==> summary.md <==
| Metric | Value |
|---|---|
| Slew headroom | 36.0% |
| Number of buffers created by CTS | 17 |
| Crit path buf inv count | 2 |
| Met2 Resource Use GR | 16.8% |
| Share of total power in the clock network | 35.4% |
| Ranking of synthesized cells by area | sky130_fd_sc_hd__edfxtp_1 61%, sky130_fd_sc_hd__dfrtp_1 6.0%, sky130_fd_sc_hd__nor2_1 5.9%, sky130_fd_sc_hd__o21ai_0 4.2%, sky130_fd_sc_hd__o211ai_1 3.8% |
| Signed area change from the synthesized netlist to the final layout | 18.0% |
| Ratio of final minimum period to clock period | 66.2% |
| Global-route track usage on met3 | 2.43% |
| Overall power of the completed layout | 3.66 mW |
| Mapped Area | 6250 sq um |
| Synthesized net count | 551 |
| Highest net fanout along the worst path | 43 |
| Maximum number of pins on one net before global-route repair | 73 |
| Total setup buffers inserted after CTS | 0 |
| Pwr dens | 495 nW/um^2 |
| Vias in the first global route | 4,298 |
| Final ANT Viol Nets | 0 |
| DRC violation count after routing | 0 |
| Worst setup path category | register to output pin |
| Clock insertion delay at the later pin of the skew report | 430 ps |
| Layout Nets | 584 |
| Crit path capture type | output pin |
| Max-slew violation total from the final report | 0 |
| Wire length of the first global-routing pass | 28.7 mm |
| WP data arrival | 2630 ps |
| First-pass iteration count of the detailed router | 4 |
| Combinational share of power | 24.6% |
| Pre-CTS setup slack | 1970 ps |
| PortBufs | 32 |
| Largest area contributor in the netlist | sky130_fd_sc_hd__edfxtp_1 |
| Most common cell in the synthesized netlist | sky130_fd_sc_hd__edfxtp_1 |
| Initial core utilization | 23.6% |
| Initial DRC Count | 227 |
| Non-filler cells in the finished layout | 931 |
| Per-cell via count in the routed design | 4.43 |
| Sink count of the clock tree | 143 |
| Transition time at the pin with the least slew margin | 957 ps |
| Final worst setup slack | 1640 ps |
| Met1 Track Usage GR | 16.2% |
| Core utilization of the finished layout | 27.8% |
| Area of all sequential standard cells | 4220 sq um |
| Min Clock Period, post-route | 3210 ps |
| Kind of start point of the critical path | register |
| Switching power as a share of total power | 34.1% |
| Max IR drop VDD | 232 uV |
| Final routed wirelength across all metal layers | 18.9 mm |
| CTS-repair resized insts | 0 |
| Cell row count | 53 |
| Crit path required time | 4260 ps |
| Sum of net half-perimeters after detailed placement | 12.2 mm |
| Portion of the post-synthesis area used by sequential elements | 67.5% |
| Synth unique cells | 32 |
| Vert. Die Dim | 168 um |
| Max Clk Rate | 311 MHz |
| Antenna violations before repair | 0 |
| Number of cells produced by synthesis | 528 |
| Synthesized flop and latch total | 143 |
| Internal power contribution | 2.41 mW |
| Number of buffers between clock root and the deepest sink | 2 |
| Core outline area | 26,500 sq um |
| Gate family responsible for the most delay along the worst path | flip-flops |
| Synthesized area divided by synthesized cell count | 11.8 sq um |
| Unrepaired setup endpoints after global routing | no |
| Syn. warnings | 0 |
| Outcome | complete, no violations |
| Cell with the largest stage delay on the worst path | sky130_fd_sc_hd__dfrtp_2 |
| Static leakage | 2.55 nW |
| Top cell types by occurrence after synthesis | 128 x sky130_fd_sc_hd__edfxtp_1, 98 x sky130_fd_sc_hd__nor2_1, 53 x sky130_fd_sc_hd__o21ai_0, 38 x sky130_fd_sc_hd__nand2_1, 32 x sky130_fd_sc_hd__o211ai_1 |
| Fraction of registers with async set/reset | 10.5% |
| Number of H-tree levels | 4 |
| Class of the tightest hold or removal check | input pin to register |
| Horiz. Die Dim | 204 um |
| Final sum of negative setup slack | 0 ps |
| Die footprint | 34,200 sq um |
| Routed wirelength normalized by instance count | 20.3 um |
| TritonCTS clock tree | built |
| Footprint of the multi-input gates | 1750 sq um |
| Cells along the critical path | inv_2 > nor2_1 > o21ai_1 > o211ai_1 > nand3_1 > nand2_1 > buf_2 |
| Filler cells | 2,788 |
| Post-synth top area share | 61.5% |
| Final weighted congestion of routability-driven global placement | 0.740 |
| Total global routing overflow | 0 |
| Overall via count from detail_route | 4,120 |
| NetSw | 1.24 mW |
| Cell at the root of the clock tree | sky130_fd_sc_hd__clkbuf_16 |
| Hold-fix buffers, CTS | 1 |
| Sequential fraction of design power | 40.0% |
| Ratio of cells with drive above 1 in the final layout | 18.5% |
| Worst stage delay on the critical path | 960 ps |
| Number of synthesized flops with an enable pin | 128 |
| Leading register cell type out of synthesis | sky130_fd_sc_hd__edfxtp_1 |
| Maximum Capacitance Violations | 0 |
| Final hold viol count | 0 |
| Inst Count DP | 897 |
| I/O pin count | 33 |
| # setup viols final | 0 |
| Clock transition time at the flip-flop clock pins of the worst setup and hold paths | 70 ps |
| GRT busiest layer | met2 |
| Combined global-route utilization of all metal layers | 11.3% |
[src/rtl/pc_fetch.sv]
// Instruction fetch / single data-access sequencer for a shared memory bus.
// Optional macro PC_FETCH_WAIT_EN compiles in the WAIT_CYCLES wait-state counter.
module pc_fetch #(
  parameter int unsigned       DATA_W      = 8,
  parameter int unsigned       ADDR_W      = 8,
  parameter int unsigned       WAIT_CYCLES = 0,
  parameter logic [ADDR_W-1:0] RESET_PC    = '0
) (
  input  logic              dbg_clk,
  input  logic              rst_n,
  output logic [DATA_W-1:0] instr,
  output logic              instr_valid,
  input  logic              instr_ready,
  input  logic              jmp,
  input  logic [ADDR_W-1:0] jmp_addr,
  input  logic              data_req,
  input  logic              data_we,
  input  logic [ADDR_W-1:0] data_addr,
  input  logic [DATA_W-1:0] data_wdata,
  output logic [DATA_W-1:0] data_rdata,
  output logic              data_done,
  output logic [ADDR_W-1:0] pc,
  output logic [ADDR_W-1:0] mem_addr,
  output logic              rw_mem,
  output logic [DATA_W-1:0] mem_wdata,
  input  logic [DATA_W-1:0] mem_rdata
);

  localparam int unsigned CNT_W = 4;

  typedef enum logic [1:0] {
    FETCH = 2'd0,
    HOLD  = 2'd1,
    DATA  = 2'd2
  } state_e;

  state_e              state_q, state_d;
  logic [ADDR_W-1:0]   fetch_pc_q, fetch_pc_d;
  logic [ADDR_W-1:0]   pc_q, pc_d;
  logic [DATA_W-1:0]   instr_q, instr_d;
  logic [DATA_W-1:0]   rdata_q, rdata_d;
  logic                done_q, done_d;
  logic [ADDR_W-1:0]   daddr_q, daddr_d;
  logic                dwe_q, dwe_d;
  logic [DATA_W-1:0]   dwdata_q, dwdata_d;
  logic                last_c;

`ifdef PC_FETCH_WAIT_EN
  // Counts wait states within a FETCH or DATA access; zero outside an access.
  localparam logic [CNT_W-1:0] WAIT_LAST = CNT_W'(WAIT_CYCLES);

  logic [CNT_W-1:0] cnt_q, cnt_d;

  assign last_c = (cnt_q == WAIT_LAST);

  always_comb begin
    cnt_d = '0;
    if ((state_q == FETCH || state_q == DATA) && !last_c) begin
      cnt_d = cnt_q + CNT_W'(1);
    end
  end

  always_ff @(posedge dbg_clk or negedge rst_n) begin
    if (!rst_n) begin
      cnt_q <= '0;
    end else begin
      cnt_q <= cnt_d;
    end
  end
`else
  logic unused_wait_c;

  assign last_c        = 1'b1;
  assign unused_wait_c = ^(CNT_W'(WAIT_CYCLES));
`endif

  // Next-state and register updates for the fetch/hold/data sequence.
  always_comb begin
    state_d    = state_q;
    fetch_pc_d = fetch_pc_q;
    pc_d       = pc_q;
    instr_d    = instr_q;
    rdata_d    = rdata_q;
    done_d     = 1'b0;
    daddr_d    = daddr_q;
    dwe_d      = dwe_q;
    dwdata_d   = dwdata_q;
    case (state_q)
      FETCH: begin
        if (last_c) begin
          instr_d = mem_rdata;
          pc_d    = fetch_pc_q;
          state_d = HOLD;
        end
      end
      HOLD: begin
        if (instr_ready) begin
          fetch_pc_d = jmp ? jmp_addr : pc_q + ADDR_W'(1);
          if (data_req) begin
            daddr_d  = data_addr;
            dwe_d    = data_we;
            dwdata_d = data_wdata;
            state_d  = DATA;
          end else begin
            state_d = FETCH;
          end
        end
      end
      DATA: begin
        if (last_c) begin
          if (!dwe_q) begin
            rdata_d = mem_rdata;
          end
          done_d  = 1'b1;
          state_d = FETCH;
        end
      end
      default: state_d = FETCH;
    endcase
  end

  always_ff @(posedge dbg_clk or negedge rst_n) begin
    if (!rst_n) begin
      state_q    <= FETCH;
      fetch_pc_q <= RESET_PC;
      pc_q       <= RESET_PC;
      instr_q    <= '0;
      rdata_q    <= '0;
      done_q     <= 1'b0;
      daddr_q    <= '0;
      dwe_q      <= 1'b0;
      dwdata_q   <= '0;
    end else begin
      state_q    <= state_d;
      fetch_pc_q <= fetch_pc_d;
      pc_q       <= pc_d;
      instr_q    <= instr_d;
      rdata_q    <= rdata_d;
      done_q     <= done_d;
      daddr_q    <= daddr_d;
      dwe_q      <= dwe_d;
      dwdata_q   <= dwdata_d;
    end
  end

  // Bus controls decode straight from state so reset drops rw_mem immediately.
  assign mem_addr    = (state_q == DATA) ? daddr_q : fetch_pc_q;
  assign rw_mem      = (state_q == DATA) && dwe_q;
  assign mem_wdata   = dwdata_q;
  assign instr_valid = (state_q == HOLD);
  assign instr       = instr_q;
  assign pc          = pc_q;
  assign data_rdata  = rdata_q;
  assign data_done   = done_q;

endmodule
....
The response should hold exactly the lines starting at the line with "set/reset | 10.5% |" and ending at the line with "tree | built |", and no other line of the material above.

| Fraction of registers with async set/reset | 10.5% |
| Number of H-tree levels | 4 |
| Class of the tightest hold or removal check | input pin to register |
| Horiz. Die Dim | 204 um |
| Final sum of negative setup slack | 0 ps |
| Die footprint | 34,200 sq um |
| Routed wirelength normalized by instance count | 20.3 um |
| TritonCTS clock tree | built |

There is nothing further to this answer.